Could you repeat every record exactly as it appears?

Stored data

----

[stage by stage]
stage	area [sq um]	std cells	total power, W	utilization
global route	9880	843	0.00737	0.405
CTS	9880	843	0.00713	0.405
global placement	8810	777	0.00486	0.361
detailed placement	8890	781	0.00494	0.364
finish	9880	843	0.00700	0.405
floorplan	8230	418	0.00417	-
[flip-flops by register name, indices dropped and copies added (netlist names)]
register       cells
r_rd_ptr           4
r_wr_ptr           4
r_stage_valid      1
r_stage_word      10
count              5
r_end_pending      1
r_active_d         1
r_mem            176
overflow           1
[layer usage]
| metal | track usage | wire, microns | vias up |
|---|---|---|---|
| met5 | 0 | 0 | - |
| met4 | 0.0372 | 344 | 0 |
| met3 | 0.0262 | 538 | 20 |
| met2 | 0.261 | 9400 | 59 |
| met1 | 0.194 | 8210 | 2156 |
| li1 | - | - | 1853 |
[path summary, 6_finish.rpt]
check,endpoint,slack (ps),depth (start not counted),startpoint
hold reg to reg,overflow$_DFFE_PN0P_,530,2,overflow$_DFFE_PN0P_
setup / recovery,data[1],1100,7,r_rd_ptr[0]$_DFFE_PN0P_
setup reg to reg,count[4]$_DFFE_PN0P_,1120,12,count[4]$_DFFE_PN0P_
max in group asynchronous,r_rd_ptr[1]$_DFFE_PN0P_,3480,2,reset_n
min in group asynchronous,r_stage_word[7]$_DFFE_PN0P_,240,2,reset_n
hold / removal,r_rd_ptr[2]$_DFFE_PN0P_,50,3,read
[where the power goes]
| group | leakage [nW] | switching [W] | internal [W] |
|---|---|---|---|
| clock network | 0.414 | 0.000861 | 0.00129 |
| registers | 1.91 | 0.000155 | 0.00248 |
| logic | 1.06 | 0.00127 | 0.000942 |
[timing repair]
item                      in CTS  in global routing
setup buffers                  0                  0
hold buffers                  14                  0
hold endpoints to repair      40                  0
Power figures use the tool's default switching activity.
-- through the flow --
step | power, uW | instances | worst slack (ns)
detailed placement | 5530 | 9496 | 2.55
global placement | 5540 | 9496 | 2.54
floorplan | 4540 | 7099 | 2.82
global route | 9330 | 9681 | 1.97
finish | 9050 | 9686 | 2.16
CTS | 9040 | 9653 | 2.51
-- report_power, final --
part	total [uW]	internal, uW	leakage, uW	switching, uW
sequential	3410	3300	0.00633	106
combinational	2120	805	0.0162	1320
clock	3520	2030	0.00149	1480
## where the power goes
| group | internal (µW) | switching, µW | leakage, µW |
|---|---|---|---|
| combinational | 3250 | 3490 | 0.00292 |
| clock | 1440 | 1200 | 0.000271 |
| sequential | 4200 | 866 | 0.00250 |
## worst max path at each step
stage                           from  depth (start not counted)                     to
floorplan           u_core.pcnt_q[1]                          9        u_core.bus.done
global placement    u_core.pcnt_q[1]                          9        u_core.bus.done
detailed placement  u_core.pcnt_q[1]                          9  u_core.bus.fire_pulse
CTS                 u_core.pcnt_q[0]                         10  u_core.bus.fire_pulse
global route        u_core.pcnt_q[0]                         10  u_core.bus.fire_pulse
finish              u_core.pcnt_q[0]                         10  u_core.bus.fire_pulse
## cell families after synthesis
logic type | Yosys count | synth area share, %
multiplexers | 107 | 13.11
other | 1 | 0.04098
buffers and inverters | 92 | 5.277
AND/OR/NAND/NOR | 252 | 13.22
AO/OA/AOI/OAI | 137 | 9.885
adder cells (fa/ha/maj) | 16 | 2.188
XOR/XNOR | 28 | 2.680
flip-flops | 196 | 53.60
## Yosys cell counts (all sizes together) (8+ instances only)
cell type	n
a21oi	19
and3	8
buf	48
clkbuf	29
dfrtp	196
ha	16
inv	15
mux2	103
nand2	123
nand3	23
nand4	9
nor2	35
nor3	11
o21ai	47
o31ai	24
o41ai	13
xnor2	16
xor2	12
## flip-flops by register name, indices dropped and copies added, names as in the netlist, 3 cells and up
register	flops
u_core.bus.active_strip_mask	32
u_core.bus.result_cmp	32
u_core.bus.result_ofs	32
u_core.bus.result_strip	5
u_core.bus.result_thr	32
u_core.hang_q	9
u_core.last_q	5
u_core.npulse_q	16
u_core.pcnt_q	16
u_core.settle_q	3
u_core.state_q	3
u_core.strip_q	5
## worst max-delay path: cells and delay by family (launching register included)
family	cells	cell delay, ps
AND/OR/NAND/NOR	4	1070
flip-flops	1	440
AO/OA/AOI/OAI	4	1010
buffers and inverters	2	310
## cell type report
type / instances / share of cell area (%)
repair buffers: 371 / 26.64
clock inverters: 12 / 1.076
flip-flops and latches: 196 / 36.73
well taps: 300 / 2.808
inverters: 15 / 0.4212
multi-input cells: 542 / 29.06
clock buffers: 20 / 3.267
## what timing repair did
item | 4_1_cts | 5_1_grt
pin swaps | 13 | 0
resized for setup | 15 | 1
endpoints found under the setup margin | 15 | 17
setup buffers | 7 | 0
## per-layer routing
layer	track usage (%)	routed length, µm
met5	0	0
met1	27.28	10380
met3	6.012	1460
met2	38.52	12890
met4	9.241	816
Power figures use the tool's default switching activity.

----

▶ [Result of this task]:
[stage by stage]
stage	area [sq um]	std cells	total power, W	utilization
global route	9880	843	0.00737	0.405
CTS	9880	843	0.00713	0.405
global placement	8810	777	0.00486	0.361
detailed placement	8890	781	0.00494	0.364
finish	9880	843	0.00700	0.405
floorplan	8230	418	0.00417	-
[flip-flops by register name, indices dropped and copies added (netlist names)]
register       cells
r_rd_ptr           4
r_wr_ptr           4
r_stage_valid      1
r_stage_word      10
count              5
r_end_pending      1
r_active_d         1
r_mem            176
overflow           1
[layer usage]
| metal | track usage | wire, microns | vias up |
|---|---|---|---|
| met5 | 0 | 0 | - |
| met4 | 0.0372 | 344 | 0 |
| met3 | 0.0262 | 538 | 20 |
| met2 | 0.261 | 9400 | 59 |
| met1 | 0.194 | 8210 | 2156 |
| li1 | - | - | 1853 |
[path summary, 6_finish.rpt]
check,endpoint,slack (ps),depth (start not counted),startpoint
hold reg to reg,overflow$_DFFE_PN0P_,530,2,overflow$_DFFE_PN0P_
setup / recovery,data[1],1100,7,r_rd_ptr[0]$_DFFE_PN0P_
setup reg to reg,count[4]$_DFFE_PN0P_,1120,12,count[4]$_DFFE_PN0P_
max in group asynchronous,r_rd_ptr[1]$_DFFE_PN0P_,3480,2,reset_n
min in group asynchronous,r_stage_word[7]$_DFFE_PN0P_,240,2,reset_n
hold / removal,r_rd_ptr[2]$_DFFE_PN0P_,50,3,read
[where the power goes]
| group | leakage [nW] | switching [W] | internal [W] |
|---|---|---|---|
| clock network | 0.414 | 0.000861 | 0.00129 |
| registers | 1.91 | 0.000155 | 0.00248 |
| logic | 1.06 | 0.00127 | 0.000942 |
[timing repair]
item                      in CTS  in global routing
setup buffers                  0                  0
hold buffers                  14                  0
hold endpoints to repair      40                  0
Power figures use the tool's default switching activity.
-- through the flow --
step | power, uW | instances | worst slack (ns)
detailed placement | 5530 | 9496 | 2.55
global placement | 5540 | 9496 | 2.54
floorplan | 4540 | 7099 | 2.82
global route | 9330 | 9681 | 1.97
finish | 9050 | 9686 | 2.16
CTS | 9040 | 9653 | 2.51
-- report_power, final --
part	total [uW]	internal, uW	leakage, uW	switching, uW
sequential	3410	3300	0.00633	106
combinational	2120	805	0.0162	1320
clock	3520	2030	0.00149	1480
## where the power goes
| group | internal (µW) | switching, µW | leakage, µW |
|---|---|---|---|
| combinational | 3250 | 3490 | 0.00292 |
| clock | 1440 | 1200 | 0.000271 |
| sequential | 4200 | 866 | 0.00250 |
## worst max path at each step
stage                           from  depth (start not counted)                     to
floorplan           u_core.pcnt_q[1]                          9        u_core.bus.done
global placement    u_core.pcnt_q[1]                          9        u_core.bus.done
detailed placement  u_core.pcnt_q[1]                          9  u_core.bus.fire_pulse
CTS                 u_core.pcnt_q[0]                         10  u_core.bus.fire_pulse
global route        u_core.pcnt_q[0]                         10  u_core.bus.fire_pulse
finish              u_core.pcnt_q[0]                         10  u_core.bus.fire_pulse
## cell families after synthesis
logic type | Yosys count | synth area share, %
multiplexers | 107 | 13.11
other | 1 | 0.04098
buffers and inverters | 92 | 5.277
AND/OR/NAND/NOR | 252 | 13.22
AO/OA/AOI/OAI | 137 | 9.885
adder cells (fa/ha/maj) | 16 | 2.188
XOR/XNOR | 28 | 2.680
flip-flops | 196 | 53.60
## Yosys cell counts (all sizes together) (8+ instances only)
cell type	n
a21oi	19
and3	8
buf	48
clkbuf	29
dfrtp	196
ha	16
inv	15
mux2	103
nand2	123
nand3	23
nand4	9
nor2	35
nor3	11
o21ai	47
o31ai	24
o41ai	13
xnor2	16
xor2	12
## flip-flops by register name, indices dropped and copies added, names as in the netlist, 3 cells and up
register	flops
u_core.bus.active_strip_mask	32
u_core.bus.result_cmp	32
u_core.bus.result_ofs	32
u_core.bus.result_strip	5
u_core.bus.result_thr	32
u_core.hang_q	9
u_core.last_q	5
u_core.npulse_q	16
u_core.pcnt_q	16
u_core.settle_q	3
u_core.state_q	3
u_core.strip_q	5
## worst max-delay path: cells and delay by family (launching register included)
family	cells	cell delay, ps
AND/OR/NAND/NOR	4	1070
flip-flops	1	440
AO/OA/AOI/OAI	4	1010
buffers and inverters	2	310
## cell type report
type / instances / share of cell area (%)
repair buffers: 371 / 26.64
clock inverters: 12 / 1.076
flip-flops and latches: 196 / 36.73
well taps: 300 / 2.808
inverters: 15 / 0.4212
multi-input cells: 542 / 29.06
clock buffers: 20 / 3.267
## what timing repair did
item | 4_1_cts | 5_1_grt
pin swaps | 13 | 0
resized for setup | 15 | 1
endpoints found under the setup margin | 15 | 17
setup buffers | 7 | 0
## per-layer routing
layer	track usage (%)	routed length, µm
met5	0	0
met1	27.28	10380
met3	6.012	1460
met2	38.52	12890
met4	9.241	816
Power figures use the tool's default switching activity.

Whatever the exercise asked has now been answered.